(Stored items)
+ + + + +
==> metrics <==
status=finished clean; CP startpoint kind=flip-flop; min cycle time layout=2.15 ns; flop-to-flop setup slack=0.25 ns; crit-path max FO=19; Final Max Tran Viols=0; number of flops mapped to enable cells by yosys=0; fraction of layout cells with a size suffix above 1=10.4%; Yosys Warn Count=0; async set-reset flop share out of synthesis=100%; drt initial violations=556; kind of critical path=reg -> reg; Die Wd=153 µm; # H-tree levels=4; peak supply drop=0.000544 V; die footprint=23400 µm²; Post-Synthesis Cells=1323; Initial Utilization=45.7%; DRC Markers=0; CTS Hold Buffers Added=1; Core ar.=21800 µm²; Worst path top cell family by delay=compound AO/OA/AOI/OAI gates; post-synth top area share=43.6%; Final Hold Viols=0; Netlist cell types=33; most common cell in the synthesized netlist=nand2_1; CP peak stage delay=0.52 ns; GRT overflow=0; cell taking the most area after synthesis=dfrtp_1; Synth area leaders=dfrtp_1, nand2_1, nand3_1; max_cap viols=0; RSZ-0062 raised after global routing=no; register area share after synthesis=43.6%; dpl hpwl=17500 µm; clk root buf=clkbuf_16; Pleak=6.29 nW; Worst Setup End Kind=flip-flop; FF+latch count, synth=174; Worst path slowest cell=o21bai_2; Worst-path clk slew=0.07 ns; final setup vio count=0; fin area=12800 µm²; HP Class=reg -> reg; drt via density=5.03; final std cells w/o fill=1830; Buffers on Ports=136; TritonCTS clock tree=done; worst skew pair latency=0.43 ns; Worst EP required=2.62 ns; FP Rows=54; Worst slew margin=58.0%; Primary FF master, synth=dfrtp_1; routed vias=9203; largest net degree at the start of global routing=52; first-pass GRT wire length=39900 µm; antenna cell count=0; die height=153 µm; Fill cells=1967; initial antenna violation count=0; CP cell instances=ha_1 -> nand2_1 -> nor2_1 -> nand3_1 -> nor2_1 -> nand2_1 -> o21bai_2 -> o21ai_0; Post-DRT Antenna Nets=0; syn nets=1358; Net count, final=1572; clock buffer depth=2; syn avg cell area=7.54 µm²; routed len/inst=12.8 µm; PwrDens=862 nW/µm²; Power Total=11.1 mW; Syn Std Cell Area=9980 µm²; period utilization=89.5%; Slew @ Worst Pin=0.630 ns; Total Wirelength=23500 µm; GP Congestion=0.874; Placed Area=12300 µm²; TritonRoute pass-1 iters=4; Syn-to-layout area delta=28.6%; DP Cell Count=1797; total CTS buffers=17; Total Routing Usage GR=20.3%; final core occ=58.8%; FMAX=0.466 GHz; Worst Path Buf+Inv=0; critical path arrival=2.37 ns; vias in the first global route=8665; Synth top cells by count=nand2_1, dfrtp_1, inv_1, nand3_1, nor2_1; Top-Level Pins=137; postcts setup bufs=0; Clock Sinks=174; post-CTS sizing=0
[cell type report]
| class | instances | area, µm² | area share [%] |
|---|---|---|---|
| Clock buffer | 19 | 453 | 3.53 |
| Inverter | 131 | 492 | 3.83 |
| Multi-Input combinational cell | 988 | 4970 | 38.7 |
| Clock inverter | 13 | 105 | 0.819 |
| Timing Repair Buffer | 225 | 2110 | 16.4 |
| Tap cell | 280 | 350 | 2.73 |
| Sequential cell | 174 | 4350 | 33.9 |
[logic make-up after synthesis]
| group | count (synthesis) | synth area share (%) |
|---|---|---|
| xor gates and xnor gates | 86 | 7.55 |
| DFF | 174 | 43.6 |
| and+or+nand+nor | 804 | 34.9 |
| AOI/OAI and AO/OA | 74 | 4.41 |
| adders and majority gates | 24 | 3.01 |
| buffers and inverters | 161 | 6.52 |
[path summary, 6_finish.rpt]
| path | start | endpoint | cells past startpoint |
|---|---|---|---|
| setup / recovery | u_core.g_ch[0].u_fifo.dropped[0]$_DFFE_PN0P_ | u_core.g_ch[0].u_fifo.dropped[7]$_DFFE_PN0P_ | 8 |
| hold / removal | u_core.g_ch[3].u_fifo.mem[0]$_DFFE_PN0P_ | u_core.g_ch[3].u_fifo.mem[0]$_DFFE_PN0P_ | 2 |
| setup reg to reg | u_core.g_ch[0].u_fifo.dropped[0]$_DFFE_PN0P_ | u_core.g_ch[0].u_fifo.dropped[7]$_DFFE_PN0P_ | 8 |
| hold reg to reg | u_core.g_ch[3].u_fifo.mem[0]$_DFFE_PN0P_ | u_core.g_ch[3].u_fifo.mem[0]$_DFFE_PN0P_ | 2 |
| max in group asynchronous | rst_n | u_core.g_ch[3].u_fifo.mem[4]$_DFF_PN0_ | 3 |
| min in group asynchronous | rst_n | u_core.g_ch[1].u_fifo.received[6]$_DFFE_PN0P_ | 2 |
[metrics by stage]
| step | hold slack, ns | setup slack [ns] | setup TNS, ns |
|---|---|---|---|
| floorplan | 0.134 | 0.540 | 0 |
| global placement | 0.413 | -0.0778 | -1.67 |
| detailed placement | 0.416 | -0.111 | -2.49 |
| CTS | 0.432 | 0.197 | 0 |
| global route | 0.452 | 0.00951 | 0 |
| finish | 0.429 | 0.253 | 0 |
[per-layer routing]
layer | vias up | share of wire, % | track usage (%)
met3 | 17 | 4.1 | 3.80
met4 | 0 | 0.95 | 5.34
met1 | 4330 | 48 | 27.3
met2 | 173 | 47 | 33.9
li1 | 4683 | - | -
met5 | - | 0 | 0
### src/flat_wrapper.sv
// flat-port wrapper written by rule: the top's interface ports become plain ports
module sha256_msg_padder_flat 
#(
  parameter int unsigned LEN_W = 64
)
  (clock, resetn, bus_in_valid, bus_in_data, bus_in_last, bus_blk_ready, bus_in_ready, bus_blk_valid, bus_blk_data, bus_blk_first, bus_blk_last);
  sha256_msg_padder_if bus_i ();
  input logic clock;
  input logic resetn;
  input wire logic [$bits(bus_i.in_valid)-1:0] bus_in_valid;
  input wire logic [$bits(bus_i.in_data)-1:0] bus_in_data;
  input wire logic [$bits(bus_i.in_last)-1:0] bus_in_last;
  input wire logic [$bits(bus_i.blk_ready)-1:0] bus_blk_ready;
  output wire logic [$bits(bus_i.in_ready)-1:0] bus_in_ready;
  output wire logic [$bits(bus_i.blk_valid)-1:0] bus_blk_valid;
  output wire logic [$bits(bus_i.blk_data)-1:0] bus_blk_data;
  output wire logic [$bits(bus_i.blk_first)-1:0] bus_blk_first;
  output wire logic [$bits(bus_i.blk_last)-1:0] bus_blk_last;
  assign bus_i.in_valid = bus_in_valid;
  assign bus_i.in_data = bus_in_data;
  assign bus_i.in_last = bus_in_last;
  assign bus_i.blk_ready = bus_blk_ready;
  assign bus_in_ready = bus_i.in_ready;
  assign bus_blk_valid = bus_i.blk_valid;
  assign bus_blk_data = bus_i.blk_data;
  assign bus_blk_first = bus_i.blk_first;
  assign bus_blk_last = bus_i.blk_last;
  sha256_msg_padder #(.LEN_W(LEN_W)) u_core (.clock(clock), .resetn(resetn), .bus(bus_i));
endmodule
+ + + + +
*YOUR INSTRUCTIONS*.
An exact, complete copy of the lines above from the one with "74 | 4.41 |" through the one with "u_core.g_ch[3].u_fifo.mem[4]$_DFF_PN0_ | 3 |" is the whole answer.

*SOLUTION FOR THIS PROBLEM*.
| AOI/OAI and AO/OA | 74 | 4.41 |
| adders and majority gates | 24 | 3.01 |
| buffers and inverters | 161 | 6.52 |
[path summary, 6_finish.rpt]
| path | start | endpoint | cells past startpoint |
|---|---|---|---|
| setup / recovery | u_core.g_ch[0].u_fifo.dropped[0]$_DFFE_PN0P_ | u_core.g_ch[0].u_fifo.dropped[7]$_DFFE_PN0P_ | 8 |
| hold / removal | u_core.g_ch[3].u_fifo.mem[0]$_DFFE_PN0P_ | u_core.g_ch[3].u_fifo.mem[0]$_DFFE_PN0P_ | 2 |
| setup reg to reg | u_core.g_ch[0].u_fifo.dropped[0]$_DFFE_PN0P_ | u_core.g_ch[0].u_fifo.dropped[7]$_DFFE_PN0P_ | 8 |
| hold reg to reg | u_core.g_ch[3].u_fifo.mem[0]$_DFFE_PN0P_ | u_core.g_ch[3].u_fifo.mem[0]$_DFFE_PN0P_ | 2 |
| max in group asynchronous | rst_n | u_core.g_ch[3].u_fifo.mem[4]$_DFF_PN0_ | 3 |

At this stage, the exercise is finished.